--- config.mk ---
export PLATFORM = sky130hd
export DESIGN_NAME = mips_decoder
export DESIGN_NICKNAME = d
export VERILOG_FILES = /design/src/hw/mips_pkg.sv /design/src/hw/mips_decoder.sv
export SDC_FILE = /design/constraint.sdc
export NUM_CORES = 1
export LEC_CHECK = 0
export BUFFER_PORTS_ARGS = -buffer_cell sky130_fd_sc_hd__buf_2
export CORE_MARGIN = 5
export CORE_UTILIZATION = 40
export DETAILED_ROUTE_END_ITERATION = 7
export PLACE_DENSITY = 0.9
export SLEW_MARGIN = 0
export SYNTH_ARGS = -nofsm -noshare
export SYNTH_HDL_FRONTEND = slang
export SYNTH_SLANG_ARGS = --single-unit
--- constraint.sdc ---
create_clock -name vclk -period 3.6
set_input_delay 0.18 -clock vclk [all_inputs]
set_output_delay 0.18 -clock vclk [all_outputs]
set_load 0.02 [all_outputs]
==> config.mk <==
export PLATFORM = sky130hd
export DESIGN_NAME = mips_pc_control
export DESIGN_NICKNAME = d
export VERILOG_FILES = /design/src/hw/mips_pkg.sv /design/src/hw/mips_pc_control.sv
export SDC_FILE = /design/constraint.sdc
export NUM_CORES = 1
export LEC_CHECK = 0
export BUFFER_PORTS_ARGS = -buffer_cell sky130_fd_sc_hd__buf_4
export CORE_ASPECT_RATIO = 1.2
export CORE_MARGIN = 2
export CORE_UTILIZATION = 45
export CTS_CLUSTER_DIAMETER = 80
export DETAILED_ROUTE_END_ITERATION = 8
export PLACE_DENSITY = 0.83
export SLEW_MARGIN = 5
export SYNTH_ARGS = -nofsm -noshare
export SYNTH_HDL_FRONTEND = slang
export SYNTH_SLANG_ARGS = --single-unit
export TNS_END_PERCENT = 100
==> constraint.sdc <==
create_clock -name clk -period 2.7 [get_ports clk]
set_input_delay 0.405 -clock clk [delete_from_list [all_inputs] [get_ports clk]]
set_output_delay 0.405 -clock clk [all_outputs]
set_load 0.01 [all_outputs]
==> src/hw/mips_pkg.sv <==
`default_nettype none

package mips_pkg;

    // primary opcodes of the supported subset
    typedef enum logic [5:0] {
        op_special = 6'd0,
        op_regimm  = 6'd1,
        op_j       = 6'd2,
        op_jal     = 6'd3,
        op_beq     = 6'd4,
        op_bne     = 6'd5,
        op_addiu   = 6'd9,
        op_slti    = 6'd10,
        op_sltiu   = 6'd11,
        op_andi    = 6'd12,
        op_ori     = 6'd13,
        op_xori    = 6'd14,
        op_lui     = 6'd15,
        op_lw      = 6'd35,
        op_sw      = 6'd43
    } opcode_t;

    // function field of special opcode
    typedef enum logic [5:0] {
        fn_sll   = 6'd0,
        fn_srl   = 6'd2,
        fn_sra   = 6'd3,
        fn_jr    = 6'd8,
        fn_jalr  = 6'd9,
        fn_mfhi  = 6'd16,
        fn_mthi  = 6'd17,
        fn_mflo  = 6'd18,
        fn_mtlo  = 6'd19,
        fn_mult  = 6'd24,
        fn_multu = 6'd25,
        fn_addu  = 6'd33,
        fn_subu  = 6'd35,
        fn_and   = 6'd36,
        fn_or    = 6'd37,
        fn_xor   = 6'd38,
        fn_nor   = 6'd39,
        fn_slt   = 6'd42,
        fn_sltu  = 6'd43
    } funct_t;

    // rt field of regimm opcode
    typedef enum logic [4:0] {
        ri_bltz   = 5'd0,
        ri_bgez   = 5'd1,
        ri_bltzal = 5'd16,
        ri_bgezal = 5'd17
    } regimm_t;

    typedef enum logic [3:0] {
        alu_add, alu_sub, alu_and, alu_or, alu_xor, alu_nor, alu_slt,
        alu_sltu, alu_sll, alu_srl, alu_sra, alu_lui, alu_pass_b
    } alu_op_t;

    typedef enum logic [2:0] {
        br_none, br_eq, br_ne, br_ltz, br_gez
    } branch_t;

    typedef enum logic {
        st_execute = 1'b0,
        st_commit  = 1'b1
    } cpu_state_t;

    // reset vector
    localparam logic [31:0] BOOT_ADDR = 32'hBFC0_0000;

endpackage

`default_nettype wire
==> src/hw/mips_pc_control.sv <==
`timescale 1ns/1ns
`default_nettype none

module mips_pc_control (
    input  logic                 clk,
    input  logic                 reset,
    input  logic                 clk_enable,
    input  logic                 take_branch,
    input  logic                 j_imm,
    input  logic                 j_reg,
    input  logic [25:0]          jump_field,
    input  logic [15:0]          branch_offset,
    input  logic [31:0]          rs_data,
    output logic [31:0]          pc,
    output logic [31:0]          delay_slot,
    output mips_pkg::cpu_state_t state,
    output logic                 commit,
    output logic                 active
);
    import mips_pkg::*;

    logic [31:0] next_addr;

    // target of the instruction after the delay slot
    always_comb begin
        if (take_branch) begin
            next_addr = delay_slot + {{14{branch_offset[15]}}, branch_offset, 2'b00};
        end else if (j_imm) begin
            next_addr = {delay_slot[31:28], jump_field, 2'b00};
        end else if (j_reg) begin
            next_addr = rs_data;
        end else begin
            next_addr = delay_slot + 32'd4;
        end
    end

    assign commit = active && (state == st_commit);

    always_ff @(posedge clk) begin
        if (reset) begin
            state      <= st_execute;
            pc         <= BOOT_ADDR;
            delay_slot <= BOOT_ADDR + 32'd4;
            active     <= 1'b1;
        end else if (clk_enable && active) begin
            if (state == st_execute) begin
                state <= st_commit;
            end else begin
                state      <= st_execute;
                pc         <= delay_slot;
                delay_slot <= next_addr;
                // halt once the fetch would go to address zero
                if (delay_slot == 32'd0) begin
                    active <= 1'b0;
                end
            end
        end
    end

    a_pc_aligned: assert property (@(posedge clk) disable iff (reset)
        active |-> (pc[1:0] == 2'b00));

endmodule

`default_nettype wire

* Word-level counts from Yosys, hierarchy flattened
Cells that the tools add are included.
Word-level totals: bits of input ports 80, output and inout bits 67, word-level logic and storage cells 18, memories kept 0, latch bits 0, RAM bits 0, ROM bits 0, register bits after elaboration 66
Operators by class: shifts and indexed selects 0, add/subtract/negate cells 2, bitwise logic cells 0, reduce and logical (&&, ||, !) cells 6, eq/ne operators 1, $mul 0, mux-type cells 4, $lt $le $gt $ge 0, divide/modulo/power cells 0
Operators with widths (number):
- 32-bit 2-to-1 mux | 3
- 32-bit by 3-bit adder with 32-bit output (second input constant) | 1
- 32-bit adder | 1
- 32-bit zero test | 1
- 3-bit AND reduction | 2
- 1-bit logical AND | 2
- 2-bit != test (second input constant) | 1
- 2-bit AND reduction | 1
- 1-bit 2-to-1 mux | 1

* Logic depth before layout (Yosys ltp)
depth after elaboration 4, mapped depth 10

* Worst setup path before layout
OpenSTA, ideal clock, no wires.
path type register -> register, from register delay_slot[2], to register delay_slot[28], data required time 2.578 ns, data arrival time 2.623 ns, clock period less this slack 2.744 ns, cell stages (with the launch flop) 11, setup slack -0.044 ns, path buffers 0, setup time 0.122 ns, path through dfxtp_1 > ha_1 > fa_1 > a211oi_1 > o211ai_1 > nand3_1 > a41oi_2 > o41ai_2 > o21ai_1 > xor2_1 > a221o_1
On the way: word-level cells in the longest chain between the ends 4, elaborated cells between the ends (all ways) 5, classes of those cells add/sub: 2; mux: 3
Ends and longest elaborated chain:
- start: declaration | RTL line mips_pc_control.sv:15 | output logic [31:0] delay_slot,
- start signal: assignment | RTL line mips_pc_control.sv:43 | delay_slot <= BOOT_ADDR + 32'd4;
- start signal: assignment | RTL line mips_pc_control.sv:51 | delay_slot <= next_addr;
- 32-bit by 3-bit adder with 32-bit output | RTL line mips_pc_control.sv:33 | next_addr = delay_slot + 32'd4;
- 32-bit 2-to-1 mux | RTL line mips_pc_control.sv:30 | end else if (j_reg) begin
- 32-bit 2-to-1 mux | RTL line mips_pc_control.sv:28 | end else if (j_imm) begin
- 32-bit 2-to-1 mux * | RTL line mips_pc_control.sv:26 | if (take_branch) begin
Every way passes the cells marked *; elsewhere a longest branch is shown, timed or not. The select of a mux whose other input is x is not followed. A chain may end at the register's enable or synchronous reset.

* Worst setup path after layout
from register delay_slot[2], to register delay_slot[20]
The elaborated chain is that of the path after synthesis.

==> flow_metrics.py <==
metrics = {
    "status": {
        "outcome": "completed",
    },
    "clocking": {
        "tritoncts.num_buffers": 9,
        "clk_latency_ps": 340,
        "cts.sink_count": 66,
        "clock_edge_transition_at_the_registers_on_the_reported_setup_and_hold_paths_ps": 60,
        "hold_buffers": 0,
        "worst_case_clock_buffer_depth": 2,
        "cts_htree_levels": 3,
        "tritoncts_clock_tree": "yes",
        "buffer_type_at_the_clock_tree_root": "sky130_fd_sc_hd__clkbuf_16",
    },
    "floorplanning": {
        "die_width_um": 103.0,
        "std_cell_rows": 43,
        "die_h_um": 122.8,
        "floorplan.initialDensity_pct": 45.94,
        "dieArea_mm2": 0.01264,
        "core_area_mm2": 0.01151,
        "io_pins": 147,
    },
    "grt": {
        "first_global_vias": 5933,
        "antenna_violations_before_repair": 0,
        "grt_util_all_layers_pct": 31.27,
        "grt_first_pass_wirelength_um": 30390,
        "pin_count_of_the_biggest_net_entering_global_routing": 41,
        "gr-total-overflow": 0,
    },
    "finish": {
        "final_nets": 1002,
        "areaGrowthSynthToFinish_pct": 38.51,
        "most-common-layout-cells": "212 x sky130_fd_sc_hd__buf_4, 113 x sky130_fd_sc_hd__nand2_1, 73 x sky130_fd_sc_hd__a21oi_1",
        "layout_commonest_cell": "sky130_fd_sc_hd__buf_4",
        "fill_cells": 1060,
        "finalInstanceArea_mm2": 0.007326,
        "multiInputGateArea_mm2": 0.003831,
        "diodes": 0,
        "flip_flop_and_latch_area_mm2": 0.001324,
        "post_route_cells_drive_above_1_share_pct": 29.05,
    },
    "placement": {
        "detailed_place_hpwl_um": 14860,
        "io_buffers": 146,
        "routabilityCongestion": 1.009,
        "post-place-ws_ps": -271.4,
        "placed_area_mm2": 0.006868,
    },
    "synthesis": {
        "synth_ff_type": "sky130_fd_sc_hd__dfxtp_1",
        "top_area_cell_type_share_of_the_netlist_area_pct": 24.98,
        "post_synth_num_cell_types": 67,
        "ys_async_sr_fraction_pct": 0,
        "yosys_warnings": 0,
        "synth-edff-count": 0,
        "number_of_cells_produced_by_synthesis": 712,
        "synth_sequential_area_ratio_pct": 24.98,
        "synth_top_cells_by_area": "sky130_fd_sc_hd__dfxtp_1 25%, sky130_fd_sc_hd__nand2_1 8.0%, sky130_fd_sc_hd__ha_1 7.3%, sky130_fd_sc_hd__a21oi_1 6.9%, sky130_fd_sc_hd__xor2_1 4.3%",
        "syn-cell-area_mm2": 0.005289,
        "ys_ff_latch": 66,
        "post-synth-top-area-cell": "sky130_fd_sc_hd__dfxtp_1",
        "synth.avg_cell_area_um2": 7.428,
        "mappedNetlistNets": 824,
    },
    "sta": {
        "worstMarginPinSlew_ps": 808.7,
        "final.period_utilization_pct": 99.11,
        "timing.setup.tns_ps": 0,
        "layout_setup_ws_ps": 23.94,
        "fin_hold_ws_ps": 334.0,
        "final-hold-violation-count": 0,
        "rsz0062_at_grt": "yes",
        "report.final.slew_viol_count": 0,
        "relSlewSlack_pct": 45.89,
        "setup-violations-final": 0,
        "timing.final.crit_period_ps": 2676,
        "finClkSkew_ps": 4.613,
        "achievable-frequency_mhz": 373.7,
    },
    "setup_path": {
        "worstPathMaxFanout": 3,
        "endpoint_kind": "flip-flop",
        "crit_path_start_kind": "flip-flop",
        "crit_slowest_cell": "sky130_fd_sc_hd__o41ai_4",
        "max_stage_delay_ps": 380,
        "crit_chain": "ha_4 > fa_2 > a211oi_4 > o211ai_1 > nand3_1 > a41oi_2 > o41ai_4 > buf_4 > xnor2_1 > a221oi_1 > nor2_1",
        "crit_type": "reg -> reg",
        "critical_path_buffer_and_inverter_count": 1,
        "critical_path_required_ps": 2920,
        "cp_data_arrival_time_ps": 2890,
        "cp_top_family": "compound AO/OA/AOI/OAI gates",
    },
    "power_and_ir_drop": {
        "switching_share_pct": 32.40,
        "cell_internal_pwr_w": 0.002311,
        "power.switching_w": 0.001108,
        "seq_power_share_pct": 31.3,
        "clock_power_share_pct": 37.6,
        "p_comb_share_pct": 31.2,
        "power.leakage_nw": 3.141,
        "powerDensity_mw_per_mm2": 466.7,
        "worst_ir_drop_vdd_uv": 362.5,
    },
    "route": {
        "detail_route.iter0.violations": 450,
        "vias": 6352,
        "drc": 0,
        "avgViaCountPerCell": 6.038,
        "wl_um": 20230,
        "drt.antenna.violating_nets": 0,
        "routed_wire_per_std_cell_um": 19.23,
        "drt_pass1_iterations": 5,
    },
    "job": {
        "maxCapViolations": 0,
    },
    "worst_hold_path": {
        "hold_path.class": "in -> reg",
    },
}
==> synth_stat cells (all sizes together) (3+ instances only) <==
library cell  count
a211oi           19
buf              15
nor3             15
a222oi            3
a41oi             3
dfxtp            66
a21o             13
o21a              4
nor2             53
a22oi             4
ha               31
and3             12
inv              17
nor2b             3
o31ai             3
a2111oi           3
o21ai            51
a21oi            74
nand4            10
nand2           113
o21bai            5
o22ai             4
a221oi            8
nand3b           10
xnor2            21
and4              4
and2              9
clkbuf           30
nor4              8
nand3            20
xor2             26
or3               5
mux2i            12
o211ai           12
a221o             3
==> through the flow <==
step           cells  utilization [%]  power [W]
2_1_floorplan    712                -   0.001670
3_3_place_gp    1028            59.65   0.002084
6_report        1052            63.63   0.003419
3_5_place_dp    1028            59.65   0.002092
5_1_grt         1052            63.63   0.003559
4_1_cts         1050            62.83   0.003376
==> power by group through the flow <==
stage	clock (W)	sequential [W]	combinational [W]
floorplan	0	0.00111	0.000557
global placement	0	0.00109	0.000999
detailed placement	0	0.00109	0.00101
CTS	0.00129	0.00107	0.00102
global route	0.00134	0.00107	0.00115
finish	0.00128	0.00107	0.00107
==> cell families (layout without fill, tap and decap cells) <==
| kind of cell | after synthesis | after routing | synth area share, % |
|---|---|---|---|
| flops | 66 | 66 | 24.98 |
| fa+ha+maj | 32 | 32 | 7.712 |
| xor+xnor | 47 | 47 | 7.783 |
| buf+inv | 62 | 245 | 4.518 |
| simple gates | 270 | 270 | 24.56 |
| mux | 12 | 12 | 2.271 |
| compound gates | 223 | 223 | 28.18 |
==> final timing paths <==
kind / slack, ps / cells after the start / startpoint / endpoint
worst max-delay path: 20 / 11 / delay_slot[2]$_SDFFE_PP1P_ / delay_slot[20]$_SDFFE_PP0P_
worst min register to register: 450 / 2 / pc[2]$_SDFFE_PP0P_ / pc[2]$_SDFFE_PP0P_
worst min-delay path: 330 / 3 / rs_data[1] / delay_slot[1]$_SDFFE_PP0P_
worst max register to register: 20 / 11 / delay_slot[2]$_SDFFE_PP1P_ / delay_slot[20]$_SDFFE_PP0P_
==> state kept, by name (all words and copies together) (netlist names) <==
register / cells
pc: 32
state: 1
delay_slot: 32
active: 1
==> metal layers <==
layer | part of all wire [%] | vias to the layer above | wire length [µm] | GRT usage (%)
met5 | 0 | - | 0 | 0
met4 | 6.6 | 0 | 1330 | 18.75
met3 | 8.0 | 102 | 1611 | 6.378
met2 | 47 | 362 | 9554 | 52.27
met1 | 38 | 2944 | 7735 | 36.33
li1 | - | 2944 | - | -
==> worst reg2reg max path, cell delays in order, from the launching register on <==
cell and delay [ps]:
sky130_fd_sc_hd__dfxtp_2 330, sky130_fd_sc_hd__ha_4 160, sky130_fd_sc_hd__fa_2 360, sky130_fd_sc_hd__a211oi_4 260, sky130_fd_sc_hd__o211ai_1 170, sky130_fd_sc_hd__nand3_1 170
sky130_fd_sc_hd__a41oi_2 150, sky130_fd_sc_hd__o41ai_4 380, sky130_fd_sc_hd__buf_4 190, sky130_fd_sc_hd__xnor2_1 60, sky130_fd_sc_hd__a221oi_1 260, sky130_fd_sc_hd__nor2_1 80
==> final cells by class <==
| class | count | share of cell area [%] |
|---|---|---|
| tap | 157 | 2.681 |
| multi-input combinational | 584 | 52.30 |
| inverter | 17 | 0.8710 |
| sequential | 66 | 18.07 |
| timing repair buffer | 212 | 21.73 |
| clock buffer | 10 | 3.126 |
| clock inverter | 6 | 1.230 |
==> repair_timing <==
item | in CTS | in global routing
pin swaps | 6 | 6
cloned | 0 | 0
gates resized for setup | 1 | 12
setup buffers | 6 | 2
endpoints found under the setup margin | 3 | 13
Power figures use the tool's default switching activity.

> _Task requirements_
Please reproduce exactly the lines above, beginning with the first and ending with the line that contains "export SLEW_MARGIN = 0", and include nothing outside that range.

> _Answer space_
--- config.mk ---
export PLATFORM = sky130hd
export DESIGN_NAME = mips_decoder
export DESIGN_NICKNAME = d
export VERILOG_FILES = /design/src/hw/mips_pkg.sv /design/src/hw/mips_decoder.sv
export SDC_FILE = /design/constraint.sdc
export NUM_CORES = 1
export LEC_CHECK = 0
export BUFFER_PORTS_ARGS = -buffer_cell sky130_fd_sc_hd__buf_2
export CORE_MARGIN = 5
export CORE_UTILIZATION = 40
export DETAILED_ROUTE_END_ITERATION = 7
export PLACE_DENSITY = 0.9
export SLEW_MARGIN = 0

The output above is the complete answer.